While the plot makes no sense whatsoever, it is charming and watchable.
16 April 2010 | by See all my reviews

I gotta admit up front that I am not a huge Burns & Allen fan. To me, their type of humor goes a long way and I can take them only in small doses. In light of this, it is a bit surprising that I'd watch a DVD with three of their films. My overall verdict isn't that different from what I expected and "Here Comes Cookie" is probably my favorite film of the bunch.

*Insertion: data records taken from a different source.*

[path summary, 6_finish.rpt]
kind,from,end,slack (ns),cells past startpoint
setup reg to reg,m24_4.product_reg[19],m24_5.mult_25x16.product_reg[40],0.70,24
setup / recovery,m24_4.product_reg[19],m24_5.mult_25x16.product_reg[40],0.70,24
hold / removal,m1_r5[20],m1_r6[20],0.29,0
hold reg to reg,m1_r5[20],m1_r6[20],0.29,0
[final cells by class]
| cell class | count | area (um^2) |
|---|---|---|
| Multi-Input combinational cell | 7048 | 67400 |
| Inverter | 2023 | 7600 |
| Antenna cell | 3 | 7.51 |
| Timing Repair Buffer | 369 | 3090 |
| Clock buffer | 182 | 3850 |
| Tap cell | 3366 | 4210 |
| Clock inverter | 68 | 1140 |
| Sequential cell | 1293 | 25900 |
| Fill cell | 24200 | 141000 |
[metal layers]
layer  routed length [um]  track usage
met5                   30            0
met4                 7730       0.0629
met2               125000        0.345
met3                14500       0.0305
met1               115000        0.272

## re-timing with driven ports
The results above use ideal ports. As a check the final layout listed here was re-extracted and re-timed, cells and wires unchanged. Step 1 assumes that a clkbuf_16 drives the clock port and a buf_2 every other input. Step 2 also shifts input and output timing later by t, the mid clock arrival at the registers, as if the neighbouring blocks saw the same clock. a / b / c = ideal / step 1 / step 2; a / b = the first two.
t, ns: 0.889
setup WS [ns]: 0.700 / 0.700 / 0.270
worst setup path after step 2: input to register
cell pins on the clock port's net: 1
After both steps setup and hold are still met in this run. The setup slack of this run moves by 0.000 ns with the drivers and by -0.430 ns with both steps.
From an optimization exercise on the open Yosys and OpenROAD flow, aimed at small area and a short achievable clock period; shortcuts taken in it are not production practice. At most, simulation tests tie the RTL to the original design; equivalence was not proved. Function not checked in runs 1 and 3: the RTL went through the layout flow alone. In runs 1 and 2 the design's own scripts or RTL, not TritonCTS, make the clock network. The flow treats the clock pin as an ideal source. Dropping or thinning the clock tree relies on that and would not hold on a real chip. Power figures rest on the tool's default switching activity, not on a simulated workload.

==> flow/flow/run.sh <==
#!/bin/bash
# The standard ORFS layout, with the port buffers made of buf_1 cells (instead of the
# delay cells buffer_ports picks by default), timing repair free to change a cell's
# footprint, a clock tree of about 20 flip-flops per leaf buffer, and the top of the
# clock tree reshaped after CTS (flow/clock_top.tcl).
set -euo pipefail
W=$(pwd)
bash standard.sh MATCH_CELL_FOOTPRINT=0 \
  "BUFFER_PORTS_ARGS=-buffer_cell sky130_fd_sc_hd__buf_1" \
  "CTS_ARGS=-sink_clustering_enable -repair_clock_nets -buf_list {sky130_fd_sc_hd__clkbuf_16} -sink_clustering_size 20 -sink_clustering_max_diameter 60 -dont_use_dummy_load" \
  "POST_CTS_TCL=$W/flow/clock_top.tcl" \
  finish > standard_flow.log 2>&1
==> flow/flow/clock_top.tcl <==
set block [ord::get_db_block]
set clk_net [[$block findBTerm clk] getNet]

proc loads_of {net drv} {
  set loads {}
  foreach it [$net getITerms] {
    if {[$it getInst] ne $drv} { lappend loads $it }
  }
  return $loads
}
proc out_net_of {inst} {
  foreach it [$inst getITerms] {
    if {[$it isOutputSignal]} { return [$it getNet] }
  }
  return {}
}

set roots {}
foreach it [$clk_net getITerms] { lappend roots [$it getInst] }
if {[llength $roots] != 1} {
  puts "clock_top: clock port drives [llength $roots] cells, leaving the tree as it is"
  return
}
set root [lindex $roots 0]
set root_net [out_net_of $root]
set level1 [loads_of $root_net $root]
if {[llength $level1] > 4 || [llength [$root_net getBTerms]] > 0} {
  puts "clock_top: root drives [llength $level1] pins, leaving the tree as it is"
  return
}
puts "clock_top: removing root [$root getName], clock port now drives [llength $level1] pins"
foreach it $level1 { $it disconnect }
foreach it [$root getITerms] { $it disconnect }
odb::dbInst_destroy $root
odb::dbNet_destroy $root_net
foreach it $level1 { $it connect $clk_net }

# split first-level buffers while the clock port has room
set n_clk [llength $level1]
set k 0
foreach it $level1 {
  if {$n_clk >= 4} { break }
  set buf [$it getInst]
  set net [out_net_of $buf]
  set loads [loads_of $net $buf]
  if {[llength $loads] < 4} { continue }
  # positions of the loads
  set pts {}
  set xs {}
  set ys {}
  foreach l $loads {
    set b [[$l getInst] getBBox]
    set x [expr {([$b xMin] + [$b xMax]) / 2}]
    set y [expr {([$b yMin] + [$b yMax]) / 2}]
    lappend pts [list $l $x $y]
    lappend xs $x
    lappend ys $y
  }
  set dx [expr {[tcl::mathfunc::max {*}$xs] - [tcl::mathfunc::min {*}$xs]}]
  set dy [expr {[tcl::mathfunc::max {*}$ys] - [tcl::mathfunc::min {*}$ys]}]
  set idx [expr {$dx >= $dy ? 1 : 2}]
  set pts [lsort -integer -index $idx $pts]
  set half [expr {[llength $pts] / 2}]
  set keep [lrange $pts 0 [expr {$half - 1}]]
  set move [lrange $pts $half end]
  set master [$buf getMaster]
  set nb [odb::dbInst_create $block $master "clkbuf_split_${k}_clk"]
  set nn [odb::dbNet_create $block "clknet_split_${k}_clk"]
  $nn setSigType CLOCK
  foreach p $move {
    set l [lindex $p 0]
    $l disconnect
    $l connect $nn
  }
  # place each buffer at the centre of its loads
  foreach {b group} [list $buf $keep $nb $move] {
    set sx 0
    set sy 0
    foreach p $group {
      incr sx [lindex $p 1]
      incr sy [lindex $p 2]
    }
    set n [llength $group]
    $b setLocation [expr {$sx / $n}] [expr {$sy / $n}]
    $b setPlacementStatus PLACED
  }
  [$nb findITerm A] connect $clk_net
  [$nb findITerm X] connect $nn
  puts "clock_top: split [$buf getName]: [llength $keep] loads kept, [llength $move] moved to [$nb getName]"
  incr n_clk
  incr k
}
# Make every buffer of the tree (two levels: first level and leaves) an inverter:
# two inversions on every path keep the flip-flops' clock polarity, and an inverter
# is one stage where a buffer is two.
set inv_master [[ord::get_db] findMaster sky130_fd_sc_hd__clkinv_16]
set leaf_master [[ord::get_db] findMaster sky130_fd_sc_hd__clkinv_8]
set tree {}
foreach it [$clk_net getITerms] { lappend tree [$it getInst] }
set level1 $tree
foreach b $level1 {
  foreach it [loads_of [out_net_of $b] $b] { lappend tree [$it getInst] }
}
set n_inv 0
set all_bufs 1
foreach b $tree {
  if {![string match "sky130_fd_sc_hd__clkbuf_*" [[$b getMaster] getName]]} { set all_bufs 0 }
}
# every path must go through exactly two tree cells
foreach b $level1 {
  foreach it [loads_of [out_net_of $b] $b] {
    set leaf [$it getInst]
    foreach it2 [loads_of [out_net_of $leaf] $leaf] {
      if {[string match "sky130_fd_sc_hd__clkbuf_*" [[[$it2 getInst] getMaster] getName]]} { set all_bufs 0 }
    }
  }
}
if {$all_bufs} {
  foreach b $tree {
    set in_net [[$b findITerm A] getNet]
    set out_net [out_net_of $b]
    set loc [$b getLocation]
    set name [$b getName]
    foreach it [$b getITerms] { $it disconnect }
    odb::dbInst_destroy $b
    set m [expr {[lsearch -exact $level1 $b] >= 0 ? $inv_master : $leaf_master}]
    set inv [odb::dbInst_create $block $m $name]
    $inv setLocation [lindex $loc 0] [lindex $loc 1]
    $inv setPlacementStatus PLACED
    [$inv findITerm A] connect $in_net
    [$inv findITerm Y] connect $out_net
    incr n_inv
  }
  puts "clock_top: made $n_inv clock tree cells inverters"
} else {
  puts "clock_top: the tree is not two levels of buffers, leaving its cells as they are"
}
global_connect
detailed_placement
check_placement -verbose
==> flow/standard.sh <==
#!/bin/bash
# synth_recipe.tcl (not shown) runs the flow's synth.tcl, then flattens the netlist and writes it again
# the make line also repeats each setting of config.mk as NAME=value (left out here)
make -C /OpenROAD-flow-scripts/flow DESIGN_CONFIG=/design/flow/config.mk WORK_HOME=/design/flow/orfs CLKGATE_MAP_FILE= SYNTH_SCRIPT=/design/flow/synth_recipe.tcl "${@:-finish}"
==> flow/config.mk <==
export PLATFORM = sky130hd
export DESIGN_NAME = module_64_8
export DESIGN_NICKNAME = module_64_8
export VERILOG_FILES = /design/flow/design.v
export SDC_FILE = /design/flow/constraint.sdc
export NUM_CORES = 4
export LEC_CHECK = 0
export CAP_MARGIN = 20
export CORE_MARGIN = 2
export CORE_UTILIZATION = 60
export SETUP_SLACK_MARGIN = 3.3
export SLEW_MARGIN = 20
export SYNTH_HIERARCHICAL = 1
export SYNTH_MINIMUM_KEEP_SIZE = 0
==> flow/constraint.sdc <==
create_clock -name core_clock -period 5.0 [get_ports {clk}]
set_input_delay 1.0000 -clock core_clock [delete_from_list [all_inputs] [get_ports {clk}]]
set_output_delay 1.0000 -clock core_clock [all_outputs]
set_load 0.01 [all_outputs]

The film starts with a plot that makes no sense at all--and this set up is the weakest element of the movie because it is so contrived. A rich man, Mr. Allen, is frustrated at his one grown daughters. She wants to marry a man who obviously is a sleazy fortune-hunter--a man who wants to get a hold of the father's millions. So, to make this daughter less attractive to the sleazy Lothario, he transfers all his money to his other daughter, Gracie. Now considering that Gracie's IQ is 12 and she has the common sense of the Octo-mom, the idea of letting Gracie run the finances is pretty tough to believe. However, I must admit that some of the insane things she did were kind of funny...to a point. Instead of exercising common sense (???), Gracie turns her home into a boarding house for bizarre stage acts and wants to put on a show. Most of the acts are pretty lame, but I did enjoy watching the guy with the drumsticks--especially at the end of the film.

Overall, the film has some fun moments but also a few that fall pretty flat. Plus, combined with a dumb plot device, the film is probably not one to convert the average viewer into a fan of the comedy team. But, it's also harmless fun and worth a look if you like this sort of thing.